What the task requires: Copy each entry below exactly as it appears.

[Stored items]
==> config.mk <==
export PLATFORM = sky130hd
export DESIGN_NAME = dpsk_demod
export DESIGN_NICKNAME = d
export VERILOG_FILES = /design/src/rtl/dpsk_pkg.sv /design/src/rtl/dpsk_decider.sv /design/src/rtl/dpsk_err_stats.sv /design/src/rtl/dpsk_demod.sv
export SDC_FILE = /design/constraint.sdc
export NUM_CORES = 1
export LEC_CHECK = 0
export ABC_AREA = 1
export BUFFER_PORTS_ARGS = -buffer_cell sky130_fd_sc_hd__buf_4
export CAP_MARGIN = 20
export CORE_MARGIN = 2
export CORE_UTILIZATION = 30
export DETAILED_ROUTE_END_ITERATION = 12
export MAX_ROUTING_LAYER = met4
export PLACE_DENSITY_LB_ADDON = 0.05
export SYNTH_ARGS = -nofsm -noshare
export SYNTH_HDL_FRONTEND = slang
export SYNTH_SLANG_ARGS = --single-unit
==> constraint.sdc <==
create_clock -name clk -period 7.9 [get_ports clk]
set_input_delay 0.395 -clock clk [delete_from_list [all_inputs] [get_ports clk]]
set_output_delay 0.395 -clock clk [all_outputs]
set_load 0.01 [all_outputs]
==> src/rtl/dpsk_pkg.sv <==
package dpsk_pkg;
  typedef enum logic {
    MODE_DIFF = 1'b0,
    MODE_COH  = 1'b1
  } demod_mode_e;
endpackage

==> src/rtl/dpsk_decider.sv <==
module dpsk_decider
  import dpsk_pkg::*;
#(
  parameter int PH_W = 8
) (
  input  logic                   clk,
  input  logic                   rst_n,
  input  logic                   sym_strobe,
  input  logic [PH_W-1:0]        phase_raw,
  input  logic [PH_W-1:0]        phase_corr,
  input  logic                   lock,
  output logic                   bit_q,
  output logic                   bit_vld_q,
  output logic                   coh_q,
  output logic signed [PH_W-1:0] err_now
);
  localparam logic [PH_W-1:0] HALF_TURN = {1'b1, {(PH_W-1){1'b0}}};

  logic [PH_W-1:0] prev_q, prev_d;
  demod_mode_e     mode_q, mode_d;
  logic            bit_d, vld_d;
  logic [PH_W-1:0] diff_ph, dec_ph, folded;
  logic            dec_bit;

  // decision path
  always_comb begin
    diff_ph = phase_raw - prev_q;
    dec_ph  = (mode_q == MODE_COH) ? phase_corr : diff_ph;
    dec_bit = dec_ph[PH_W-1] ^ dec_ph[PH_W-2];
    folded  = dec_bit ? (dec_ph - HALF_TURN) : dec_ph;
    err_now = signed'(folded);
  end

  // next state, written out with the strobe as enable
  always_comb begin
    prev_d = prev_q;
    mode_d = mode_q;
    bit_d  = bit_q;
    vld_d  = sym_strobe;
    if (sym_strobe) begin
      prev_d = phase_raw;
      mode_d = lock ? MODE_COH : MODE_DIFF;
      bit_d  = dec_bit;
    end
  end

  always_ff @(posedge clk or negedge rst_n) begin
    if (!rst_n) begin
      prev_q    <= '0;
      mode_q    <= MODE_DIFF;
      bit_q     <= 1'b0;
      bit_vld_q <= 1'b0;
    end else begin
      prev_q    <= prev_d;
      mode_q    <= mode_d;
      bit_q     <= bit_d;
      bit_vld_q <= vld_d;
    end
  end

  assign coh_q = (mode_q == MODE_COH);

  assert_strobe_pulse_R2: assert property (@(posedge clk) disable iff (!rst_n)
    sym_strobe |=> bit_vld_q);
  assert_idle_no_pulse_R2: assert property (@(posedge clk) disable iff (!rst_n)
    !sym_strobe |=> !bit_vld_q);
  assert_mode_follows_lock_R5: assert property (@(posedge clk) disable iff (!rst_n)
    sym_strobe |=> (coh_q == $past(lock)));
  assert_mode_hold_R9: assert property (@(posedge clk) disable iff (!rst_n)
    !sym_strobe |=> $stable(coh_q));
  assert_bit_hold_R9: assert property (@(posedge clk) disable iff (!rst_n)
    !sym_strobe |=> $stable(bit_q));
endmodule

==> src/rtl/dpsk_err_stats.sv <==
module dpsk_err_stats #(
  parameter int PH_W     = 8,
  parameter int WIN_LOG2 = 4
) (
  input  logic                     clk,
  input  logic                     rst_n,
  input  logic                     err_vld,
  input  logic signed [PH_W-1:0]   err_in,
  output logic                     stat_vld_q,
  output logic signed [PH_W-1:0]   avg_q,
  output logic [2*PH_W-2:0]        var_q
);
  localparam int SUM_W = PH_W + WIN_LOG2;
  localparam int SQ_W  = 2*PH_W + WIN_LOG2;
  localparam int VAR_W = 2*PH_W - 1;
  localparam int PAD_W = SQ_W + 1 - 2*PH_W;
  localparam logic [VAR_W-1:0] VAR_MAX = VAR_W'(1) << (2*PH_W - 4);

  logic [WIN_LOG2-1:0]      cnt_q, cnt_d;
  logic signed [SUM_W-1:0]  sum_q, sum_d, sum_tot, avg_full;
  logic [SQ_W-1:0]          sq_q, sq_d, sq_tot, mean_sq;
  logic signed [2*PH_W-1:0] err_sq, avg_sq;
  logic signed [PH_W-1:0]   avg_n, avg_d;
  logic signed [SQ_W:0]     var_full;
  logic [VAR_W-1:0]         var_n, var_d;
  logic                     win_end, vld_d;

  always_comb begin
    win_end  = &cnt_q;
    err_sq   = err_in * err_in;
    sum_tot  = sum_q + SUM_W'(err_in);
    sq_tot   = sq_q + SQ_W'(unsigned'(err_sq));
    avg_full = sum_tot >>> WIN_LOG2;
    avg_n    = avg_full[PH_W-1:0];
    mean_sq  = sq_tot >> WIN_LOG2;
    avg_sq   = avg_n * avg_n;
    var_full = signed'({1'b0, mean_sq}) - signed'({{PAD_W{1'b0}}, unsigned'(avg_sq)});
    var_n    = (var_full < 0) ? '0 : var_full[VAR_W-1:0];
  end

  always_comb begin
    cnt_d = cnt_q;
    sum_d = sum_q;
    sq_d  = sq_q;
    avg_d = avg_q;
    var_d = var_q;
    vld_d = 1'b0;
    if (err_vld) begin
      cnt_d = cnt_q + 1'b1;
      if (win_end) begin
        sum_d = '0;
        sq_d  = '0;
        avg_d = avg_n;
        var_d = var_n;
        vld_d = 1'b1;
      end else begin
        sum_d = sum_tot;
        sq_d  = sq_tot;
      end
    end
  end

  always_ff @(posedge clk or negedge rst_n) begin
    if (!rst_n) begin
      cnt_q      <= '0;
      sum_q      <= '0;
      sq_q       <= '0;
      avg_q      <= '0;
      var_q      <= '0;
      stat_vld_q <= 1'b0;
    end else begin
      cnt_q      <= cnt_d;
      sum_q      <= sum_d;
      sq_q       <= sq_d;
      avg_q      <= avg_d;
      var_q      <= var_d;
      stat_vld_q <= vld_d;
    end
  end

  assert_stat_needs_symbol_R7: assert property (@(posedge clk) disable iff (!rst_n)
    stat_vld_q |-> $past(err_vld));
  assert_stat_single_R7: assert property (@(posedge clk) disable iff (!rst_n)
    stat_vld_q |=> !stat_vld_q);
  assert_stats_hold_R7: assert property (@(posedge clk) disable iff (!rst_n)
    !stat_vld_q |-> ($stable(avg_q) && $stable(var_q)));
  assert_var_bound_R8: assert property (@(posedge clk) disable iff (!rst_n)
    stat_vld_q |-> (var_q <= VAR_MAX));
endmodule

Your response:
==> config.mk <==
export PLATFORM = sky130hd
export DESIGN_NAME = dpsk_demod
export DESIGN_NICKNAME = d
export VERILOG_FILES = /design/src/rtl/dpsk_pkg.sv /design/src/rtl/dpsk_decider.sv /design/src/rtl/dpsk_err_stats.sv /design/src/rtl/dpsk_demod.sv
export SDC_FILE = /design/constraint.sdc
export NUM_CORES = 1
export LEC_CHECK = 0
export ABC_AREA = 1
export BUFFER_PORTS_ARGS = -buffer_cell sky130_fd_sc_hd__buf_4
export CAP_MARGIN = 20
export CORE_MARGIN = 2
export CORE_UTILIZATION = 30
export DETAILED_ROUTE_END_ITERATION = 12
export MAX_ROUTING_LAYER = met4
export PLACE_DENSITY_LB_ADDON = 0.05
export SYNTH_ARGS = -nofsm -noshare
export SYNTH_HDL_FRONTEND = slang
export SYNTH_SLANG_ARGS = --single-unit
==> constraint.sdc <==
create_clock -name clk -period 7.9 [get_ports clk]
set_input_delay 0.395 -clock clk [delete_from_list [all_inputs] [get_ports clk]]
set_output_delay 0.395 -clock clk [all_outputs]
set_load 0.01 [all_outputs]
==> src/rtl/dpsk_pkg.sv <==
package dpsk_pkg;
  typedef enum logic {
    MODE_DIFF = 1'b0,
    MODE_COH  = 1'b1
  } demod_mode_e;
endpackage

==> src/rtl/dpsk_decider.sv <==
module dpsk_decider
  import dpsk_pkg::*;
#(
  parameter int PH_W = 8
) (
  input  logic                   clk,
  input  logic                   rst_n,
  input  logic                   sym_strobe,
  input  logic [PH_W-1:0]        phase_raw,
  input  logic [PH_W-1:0]        phase_corr,
  input  logic                   lock,
  output logic                   bit_q,
  output logic                   bit_vld_q,
  output logic                   coh_q,
  output logic signed [PH_W-1:0] err_now
);
  localparam logic [PH_W-1:0] HALF_TURN = {1'b1, {(PH_W-1){1'b0}}};

  logic [PH_W-1:0] prev_q, prev_d;
  demod_mode_e     mode_q, mode_d;
  logic            bit_d, vld_d;
  logic [PH_W-1:0] diff_ph, dec_ph, folded;
  logic            dec_bit;

  // decision path
  always_comb begin
    diff_ph = phase_raw - prev_q;
    dec_ph  = (mode_q == MODE_COH) ? phase_corr : diff_ph;
    dec_bit = dec_ph[PH_W-1] ^ dec_ph[PH_W-2];
    folded  = dec_bit ? (dec_ph - HALF_TURN) : dec_ph;
    err_now = signed'(folded);
  end

  // next state, written out with the strobe as enable
  always_comb begin
    prev_d = prev_q;
    mode_d = mode_q;
    bit_d  = bit_q;
    vld_d  = sym_strobe;
    if (sym_strobe) begin
      prev_d = phase_raw;
      mode_d = lock ? MODE_COH : MODE_DIFF;
      bit_d  = dec_bit;
    end
  end

  always_ff @(posedge clk or negedge rst_n) begin
    if (!rst_n) begin
      prev_q    <= '0;
      mode_q    <= MODE_DIFF;
      bit_q     <= 1'b0;
      bit_vld_q <= 1'b0;
    end else begin
      prev_q    <= prev_d;
      mode_q    <= mode_d;
      bit_q     <= bit_d;
      bit_vld_q <= vld_d;
    end
  end

  assign coh_q = (mode_q == MODE_COH);

  assert_strobe_pulse_R2: assert property (@(posedge clk) disable iff (!rst_n)
    sym_strobe |=> bit_vld_q);
  assert_idle_no_pulse_R2: assert property (@(posedge clk) disable iff (!rst_n)
    !sym_strobe |=> !bit_vld_q);
  assert_mode_follows_lock_R5: assert property (@(posedge clk) disable iff (!rst_n)
    sym_strobe |=> (coh_q == $past(lock)));
  assert_mode_hold_R9: assert property (@(posedge clk) disable iff (!rst_n)
    !sym_strobe |=> $stable(coh_q));
  assert_bit_hold_R9: assert property (@(posedge clk) disable iff (!rst_n)
    !sym_strobe |=> $stable(bit_q));
endmodule

==> src/rtl/dpsk_err_stats.sv <==
module dpsk_err_stats #(
  parameter int PH_W     = 8,
  parameter int WIN_LOG2 = 4
) (
  input  logic                     clk,
  input  logic                     rst_n,
  input  logic                     err_vld,
  input  logic signed [PH_W-1:0]   err_in,
  output logic                     stat_vld_q,
  output logic signed [PH_W-1:0]   avg_q,
  output logic [2*PH_W-2:0]        var_q
);
  localparam int SUM_W = PH_W + WIN_LOG2;
  localparam int SQ_W  = 2*PH_W + WIN_LOG2;
  localparam int VAR_W = 2*PH_W - 1;
  localparam int PAD_W = SQ_W + 1 - 2*PH_W;
  localparam logic [VAR_W-1:0] VAR_MAX = VAR_W'(1) << (2*PH_W - 4);

  logic [WIN_LOG2-1:0]      cnt_q, cnt_d;
  logic signed [SUM_W-1:0]  sum_q, sum_d, sum_tot, avg_full;
  logic [SQ_W-1:0]          sq_q, sq_d, sq_tot, mean_sq;
  logic signed [2*PH_W-1:0] err_sq, avg_sq;
  logic signed [PH_W-1:0]   avg_n, avg_d;
  logic signed [SQ_W:0]     var_full;
  logic [VAR_W-1:0]         var_n, var_d;
  logic                     win_end, vld_d;

  always_comb begin
    win_end  = &cnt_q;
    err_sq   = err_in * err_in;
    sum_tot  = sum_q + SUM_W'(err_in);
    sq_tot   = sq_q + SQ_W'(unsigned'(err_sq));
    avg_full = sum_tot >>> WIN_LOG2;
    avg_n    = avg_full[PH_W-1:0];
    mean_sq  = sq_tot >> WIN_LOG2;
    avg_sq   = avg_n * avg_n;
    var_full = signed'({1'b0, mean_sq}) - signed'({{PAD_W{1'b0}}, unsigned'(avg_sq)});
    var_n    = (var_full < 0) ? '0 : var_full[VAR_W-1:0];
  end

  always_comb begin
    cnt_d = cnt_q;
    sum_d = sum_q;
    sq_d  = sq_q;
    avg_d = avg_q;
    var_d = var_q;
    vld_d = 1'b0;
    if (err_vld) begin
      cnt_d = cnt_q + 1'b1;
      if (win_end) begin
        sum_d = '0;
        sq_d  = '0;
        avg_d = avg_n;
        var_d = var_n;
        vld_d = 1'b1;
      end else begin
        sum_d = sum_tot;
        sq_d  = sq_tot;
      end
    end
  end

  always_ff @(posedge clk or negedge rst_n) begin
    if (!rst_n) begin
      cnt_q      <= '0;
      sum_q      <= '0;
      sq_q       <= '0;
      avg_q      <= '0;
      var_q      <= '0;
      stat_vld_q <= 1'b0;
    end else begin
      cnt_q      <= cnt_d;
      sum_q      <= sum_d;
      sq_q       <= sq_d;
      avg_q      <= avg_d;
      var_q      <= var_d;
      stat_vld_q <= vld_d;
    end
  end

  assert_stat_needs_symbol_R7: assert property (@(posedge clk) disable iff (!rst_n)
    stat_vld_q |-> $past(err_vld));
  assert_stat_single_R7: assert property (@(posedge clk) disable iff (!rst_n)
    stat_vld_q |=> !stat_vld_q);
  assert_stats_hold_R7: assert property (@(posedge clk) disable iff (!rst_n)
    !stat_vld_q |-> ($stable(avg_q) && $stable(var_q)));
  assert_var_bound_R8: assert property (@(posedge clk) disable iff (!rst_n)
    stat_vld_q |-> (var_q <= VAR_MAX));
endmodule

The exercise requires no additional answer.